Niemand hinderte Spirig an seiner extensiven Fichiererei, weder seine direkten Vorgesetzten noch der sozialdemokratische Regierungsrat Valentin Keel. Vermutlich waren sie gar nicht so genau über die Exzesse der «politischen Abteilung» im Bild. Spirig bildete sich viel darauf ein, direkt mit der Bundesanwaltschaft und der Bundespolizei zu verkehren und somit ein «höherer» Beamter zu sein, der hauptsächlich Bern Rechenschaft schuldig sei. Im Polizeikorps war er isoliert und nicht besonders gut gelitten, was aber seinen Tatendrang nur noch verstärkte.

Bezeichnend ist, dass Spirigs Vorbild beim Aufbau der Datensammlung die systematische Kartothek der Gestapo-Zweigstelle in Lindau am deutschen Bodenseeufer war. Seit Hitlers Machtergreifung 1933 hatte die Gestapo ein grosses operatives Know-how in der Beschaffung und Verwaltung von Daten über Staatsfeinde und Oppositionelle erworben. «Gut geführte Kartothekkästen sind eine unerlässliche Grundlage», pries Spirig die Bedeutung solcher Fichen. Persönlichkeits- und Datenschutz waren damals noch kein Thema.

«Privates» Spitzelnetz

Weil er wegen des knappen Budgets seiner Dienststelle kaum über eigene Mitarbeiter verfügte, zog Spirig ein «privates» Spitzelnetz auf.
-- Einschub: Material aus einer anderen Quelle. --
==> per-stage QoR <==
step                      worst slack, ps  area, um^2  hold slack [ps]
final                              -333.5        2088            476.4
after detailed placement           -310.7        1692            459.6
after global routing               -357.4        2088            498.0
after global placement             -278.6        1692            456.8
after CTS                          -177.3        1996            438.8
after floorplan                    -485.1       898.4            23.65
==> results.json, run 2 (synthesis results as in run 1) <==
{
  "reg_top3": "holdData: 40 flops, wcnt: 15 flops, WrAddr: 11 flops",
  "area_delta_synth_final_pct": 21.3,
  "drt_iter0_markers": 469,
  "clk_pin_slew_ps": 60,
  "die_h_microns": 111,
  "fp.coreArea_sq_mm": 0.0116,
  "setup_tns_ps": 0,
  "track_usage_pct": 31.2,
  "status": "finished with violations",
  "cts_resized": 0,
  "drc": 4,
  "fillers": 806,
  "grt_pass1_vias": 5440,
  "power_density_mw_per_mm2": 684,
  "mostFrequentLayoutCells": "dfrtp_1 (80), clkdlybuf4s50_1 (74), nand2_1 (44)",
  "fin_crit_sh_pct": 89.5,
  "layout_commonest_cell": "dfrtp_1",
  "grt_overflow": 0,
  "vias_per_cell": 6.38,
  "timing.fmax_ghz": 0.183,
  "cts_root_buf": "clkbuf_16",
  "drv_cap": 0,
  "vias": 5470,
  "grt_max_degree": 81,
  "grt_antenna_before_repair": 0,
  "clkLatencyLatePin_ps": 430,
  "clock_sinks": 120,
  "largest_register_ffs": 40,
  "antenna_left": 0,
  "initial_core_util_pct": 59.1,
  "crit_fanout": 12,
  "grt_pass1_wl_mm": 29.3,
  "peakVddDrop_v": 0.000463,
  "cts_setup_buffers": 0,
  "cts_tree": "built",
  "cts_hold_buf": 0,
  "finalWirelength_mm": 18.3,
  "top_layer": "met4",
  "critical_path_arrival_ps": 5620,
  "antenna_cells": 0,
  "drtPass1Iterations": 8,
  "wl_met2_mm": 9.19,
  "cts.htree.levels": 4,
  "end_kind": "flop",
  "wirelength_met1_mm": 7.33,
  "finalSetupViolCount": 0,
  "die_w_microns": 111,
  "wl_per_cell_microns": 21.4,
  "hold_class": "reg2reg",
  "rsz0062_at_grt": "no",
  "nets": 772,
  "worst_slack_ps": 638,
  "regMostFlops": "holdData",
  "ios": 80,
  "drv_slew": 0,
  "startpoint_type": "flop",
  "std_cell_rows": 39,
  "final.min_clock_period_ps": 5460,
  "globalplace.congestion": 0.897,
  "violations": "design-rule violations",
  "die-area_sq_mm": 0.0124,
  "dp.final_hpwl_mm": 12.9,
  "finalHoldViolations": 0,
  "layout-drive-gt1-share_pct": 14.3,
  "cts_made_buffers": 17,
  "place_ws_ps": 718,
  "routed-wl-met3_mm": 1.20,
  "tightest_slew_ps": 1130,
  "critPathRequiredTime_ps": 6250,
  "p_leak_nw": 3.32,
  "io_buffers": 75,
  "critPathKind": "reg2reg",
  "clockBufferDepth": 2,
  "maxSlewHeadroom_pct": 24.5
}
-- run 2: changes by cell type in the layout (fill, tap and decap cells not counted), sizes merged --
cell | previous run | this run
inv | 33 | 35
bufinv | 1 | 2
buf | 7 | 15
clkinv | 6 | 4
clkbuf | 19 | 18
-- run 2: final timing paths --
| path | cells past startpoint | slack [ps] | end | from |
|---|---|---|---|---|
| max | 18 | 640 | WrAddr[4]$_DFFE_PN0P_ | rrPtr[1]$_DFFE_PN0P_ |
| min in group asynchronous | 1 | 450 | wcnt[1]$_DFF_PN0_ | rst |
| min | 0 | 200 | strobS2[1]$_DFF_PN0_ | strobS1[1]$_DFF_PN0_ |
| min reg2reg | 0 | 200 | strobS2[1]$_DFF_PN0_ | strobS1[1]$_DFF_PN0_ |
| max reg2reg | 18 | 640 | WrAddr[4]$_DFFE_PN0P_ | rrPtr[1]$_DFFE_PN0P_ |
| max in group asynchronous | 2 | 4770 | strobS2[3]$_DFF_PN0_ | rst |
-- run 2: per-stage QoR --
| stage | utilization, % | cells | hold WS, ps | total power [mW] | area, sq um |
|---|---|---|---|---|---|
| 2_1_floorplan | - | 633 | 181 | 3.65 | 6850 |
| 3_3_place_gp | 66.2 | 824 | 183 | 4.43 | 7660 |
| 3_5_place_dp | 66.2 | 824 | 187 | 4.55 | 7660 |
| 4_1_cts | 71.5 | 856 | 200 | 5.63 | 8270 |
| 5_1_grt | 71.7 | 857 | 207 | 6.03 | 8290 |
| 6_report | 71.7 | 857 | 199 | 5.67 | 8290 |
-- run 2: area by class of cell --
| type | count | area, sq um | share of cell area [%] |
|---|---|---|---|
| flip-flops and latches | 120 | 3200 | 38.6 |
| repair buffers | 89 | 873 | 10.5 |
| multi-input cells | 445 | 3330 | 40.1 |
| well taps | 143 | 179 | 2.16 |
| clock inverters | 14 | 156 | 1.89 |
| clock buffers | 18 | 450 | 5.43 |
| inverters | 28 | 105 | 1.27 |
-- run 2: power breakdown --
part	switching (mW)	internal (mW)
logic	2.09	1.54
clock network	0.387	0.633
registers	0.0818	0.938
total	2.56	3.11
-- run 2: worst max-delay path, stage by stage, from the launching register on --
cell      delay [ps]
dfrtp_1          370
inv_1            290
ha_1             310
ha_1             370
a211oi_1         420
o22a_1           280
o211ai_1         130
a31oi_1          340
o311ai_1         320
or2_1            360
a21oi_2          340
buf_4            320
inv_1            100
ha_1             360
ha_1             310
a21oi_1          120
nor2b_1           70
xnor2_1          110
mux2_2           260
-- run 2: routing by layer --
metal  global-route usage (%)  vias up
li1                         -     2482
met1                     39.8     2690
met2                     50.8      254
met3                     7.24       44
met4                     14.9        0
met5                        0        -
--- config.mk ---
export PLATFORM = sky130hd
export DESIGN_NAME = ssd_scan_controller_flat
export DESIGN_NICKNAME = d
export VERILOG_FILES = /design/src/rtl/ssd_scan_controller_if.sv /design/src/rtl/ssd_scan_controller.sv /design/src/flat_wrapper.sv
export SDC_FILE = /design/constraint.sdc
export NUM_CORES = 1
export LEC_CHECK = 0
export ABC_AREA = 0
export ABC_CLOCK_PERIOD_IN_PS = 3800
export CAP_MARGIN = 0
export CORE_ASPECT_RATIO = 1.4
export CORE_MARGIN = 2
export CORE_UTILIZATION = 45
export CTS_CLUSTER_SIZE = 8
export DETAILED_ROUTE_END_ITERATION = 8
export PLACE_DENSITY = 0.63
export SYNTH_ARGS = -nofsm -noshare
export SYNTH_HDL_FRONTEND = slang
export SYNTH_SLANG_ARGS = --single-unit
--- constraint.sdc ---
create_clock -name clk_i -period 3.8 [get_ports clk_i]
set_input_delay 0.38 -clock clk_i [delete_from_list [all_inputs] [get_ports clk_i]]
set_output_delay 0.38 -clock clk_i [all_outputs]
set_load 0.03 [all_outputs]
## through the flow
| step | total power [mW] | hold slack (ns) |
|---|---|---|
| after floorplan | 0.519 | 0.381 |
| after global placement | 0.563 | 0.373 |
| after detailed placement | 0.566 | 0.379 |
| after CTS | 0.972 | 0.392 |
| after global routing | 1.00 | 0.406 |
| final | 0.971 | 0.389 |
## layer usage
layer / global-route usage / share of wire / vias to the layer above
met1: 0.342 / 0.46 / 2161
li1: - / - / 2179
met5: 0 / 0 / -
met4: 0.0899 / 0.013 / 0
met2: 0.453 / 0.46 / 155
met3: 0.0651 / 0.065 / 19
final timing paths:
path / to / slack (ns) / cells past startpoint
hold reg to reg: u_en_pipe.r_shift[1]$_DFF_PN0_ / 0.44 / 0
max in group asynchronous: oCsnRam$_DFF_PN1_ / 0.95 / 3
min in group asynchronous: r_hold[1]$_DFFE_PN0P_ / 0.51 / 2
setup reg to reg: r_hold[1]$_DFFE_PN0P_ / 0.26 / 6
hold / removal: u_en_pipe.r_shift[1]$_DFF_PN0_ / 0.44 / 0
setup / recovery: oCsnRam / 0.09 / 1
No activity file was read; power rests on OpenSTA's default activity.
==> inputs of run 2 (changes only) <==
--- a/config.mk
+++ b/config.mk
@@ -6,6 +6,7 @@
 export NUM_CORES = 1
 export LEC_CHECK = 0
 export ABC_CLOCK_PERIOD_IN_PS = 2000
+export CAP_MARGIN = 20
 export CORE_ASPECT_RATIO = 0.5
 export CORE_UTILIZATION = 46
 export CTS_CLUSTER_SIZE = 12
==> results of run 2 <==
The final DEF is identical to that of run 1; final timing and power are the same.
File: src/rtl/gpio_pkg.sv
// Shared definitions for the APB GPIO block: register word offsets
// (byte offset >> 2, matching paddr[6:2]) and the register count.
package gpio_pkg;

    localparam int GPIO_NUM_REGS = 16;

    localparam logic [4:0] GPIO_OFS_DR       = 5'h00;
    localparam logic [4:0] GPIO_OFS_DDR      = 5'h01;
    localparam logic [4:0] GPIO_OFS_SET      = 5'h02;
    localparam logic [4:0] GPIO_OFS_CLR      = 5'h03;
    localparam logic [4:0] GPIO_OFS_TGL      = 5'h04;
    localparam logic [4:0] GPIO_OFS_EXT      = 5'h05;
    localparam logic [4:0] GPIO_OFS_INTEN    = 5'h06;
    localparam logic [4:0] GPIO_OFS_INTMASK  = 5'h07;
    localparam logic [4:0] GPIO_OFS_INTTYPE  = 5'h08;
    localparam logic [4:0] GPIO_OFS_POLARITY = 5'h09;
    localparam logic [4:0] GPIO_OFS_BOTHEDGE = 5'h0A;
    localparam logic [4:0] GPIO_OFS_RAWSTAT  = 5'h0B;
    localparam logic [4:0] GPIO_OFS_INTSTAT  = 5'h0C;
    localparam logic [4:0] GPIO_OFS_EOI      = 5'h0D;
    localparam logic [4:0] GPIO_OFS_DBEN     = 5'h0E;
    localparam logic [4:0] GPIO_OFS_DBDIV    = 5'h0F;

    // True when a word offset falls inside the register map.
    function automatic logic gpio_ofs_mapped(input logic [4:0] ofs);
        return (int'(ofs) < GPIO_NUM_REGS);
    endfunction

endpackage
[config.mk]
export PLATFORM = sky130hd
export DESIGN_NAME = rvx_core_bus_arbiter
export DESIGN_NICKNAME = d
export VERILOG_FILES = /design/src/rtl/rvx_core_bus_arbiter.sv
export SDC_FILE = /design/constraint.sdc
export NUM_CORES = 1
export LEC_CHECK = 0
export CAP_MARGIN = 30
export CELL_PAD_IN_SITES_DETAIL_PLACEMENT = 1
export CELL_PAD_IN_SITES_GLOBAL_PLACEMENT = 1
export CORE_MARGIN = 3
export CORE_UTILIZATION = 21
export CTS_BUF_LIST = sky130_fd_sc_hd__clkbuf_2 sky130_fd_sc_hd__clkbuf_4 sky130_fd_sc_hd__clkbuf_8
export CTS_CLUSTER_DIAMETER = 30
export DETAILED_ROUTE_END_ITERATION = 8
export PLACE_DENSITY = 0.9
export SLEW_MARGIN = 20
export SYNTH_ARGS = -nofsm -noshare
export SYNTH_HDL_FRONTEND = slang
export SYNTH_SLANG_ARGS = --single-unit
[constraint.sdc]
create_clock -name clock -period 6.8 [get_ports clock]
set_clock_uncertainty 0.05 [all_clocks]
set_input_delay 1.02 -clock clock [delete_from_list [all_inputs] [get_ports clock]]
set_output_delay 1.02 -clock clock [all_outputs]
set_load 0.02 [all_outputs]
Es bestand aus informellen MitarbeiterInnen, die er in rechtspatriotischen Kreisen rund um den reaktionären «Vaterländischen Verband» und seinen teilweise paramilitärisch organisierten Bürgerwehren fand. Diese Gruppierungen waren von verängstigten Bürgerlichen im Anschluss an den Generalstreik von 1918 gegründet worden. Sie sahen im Arbeiterstreik einen «bolschewistischen Angriff» auf die Schweiz und pflegten einen fanatischen Antikommunismus. Diese fragwürdige Kooperation von Staatsschutz und rechts stehenden Privaten – ein Modell, das sich später bei Cincera wiederholte – war wie die exzessive Fichiererei eine zwingende Begleiterscheinung des Staatsschutzes seit seinen Anfängen.

Spirig heuerte übrigens nicht nur Spitzel an, sondern rückte abends auch selber zu Observationen aus. Im Verhinderungsfall schickte er sogar seine Frau auf die Pirsch. An mancher antifaschistischen Versammlung sass er mit dem Notizblock in der hintersten Reihe. Nicht selten wurde er dabei von den Veranstaltern höhnisch begrüsst. Doch er blieb in stoischer Pflichterfüllung sitzen, um nachher seine Rapporte abzufassen. Wie schon der erste Fichenskandal im Jahr 1989 zeigte, ging ein Achtel der damaligen Bundesfichen auf die 1930er Jahre zurück. Die Spirigs in den Kantonen lieferten dazu die Angaben. Als wohl einzige kantonale Dossier- und Karteikartensammlung aus dieser Zeit blieb jene von Martin Spirig erhalten. Sie wurde 1989 in einem vergessenen Schrank gefunden und dann ins Bundesarchiv transferiert.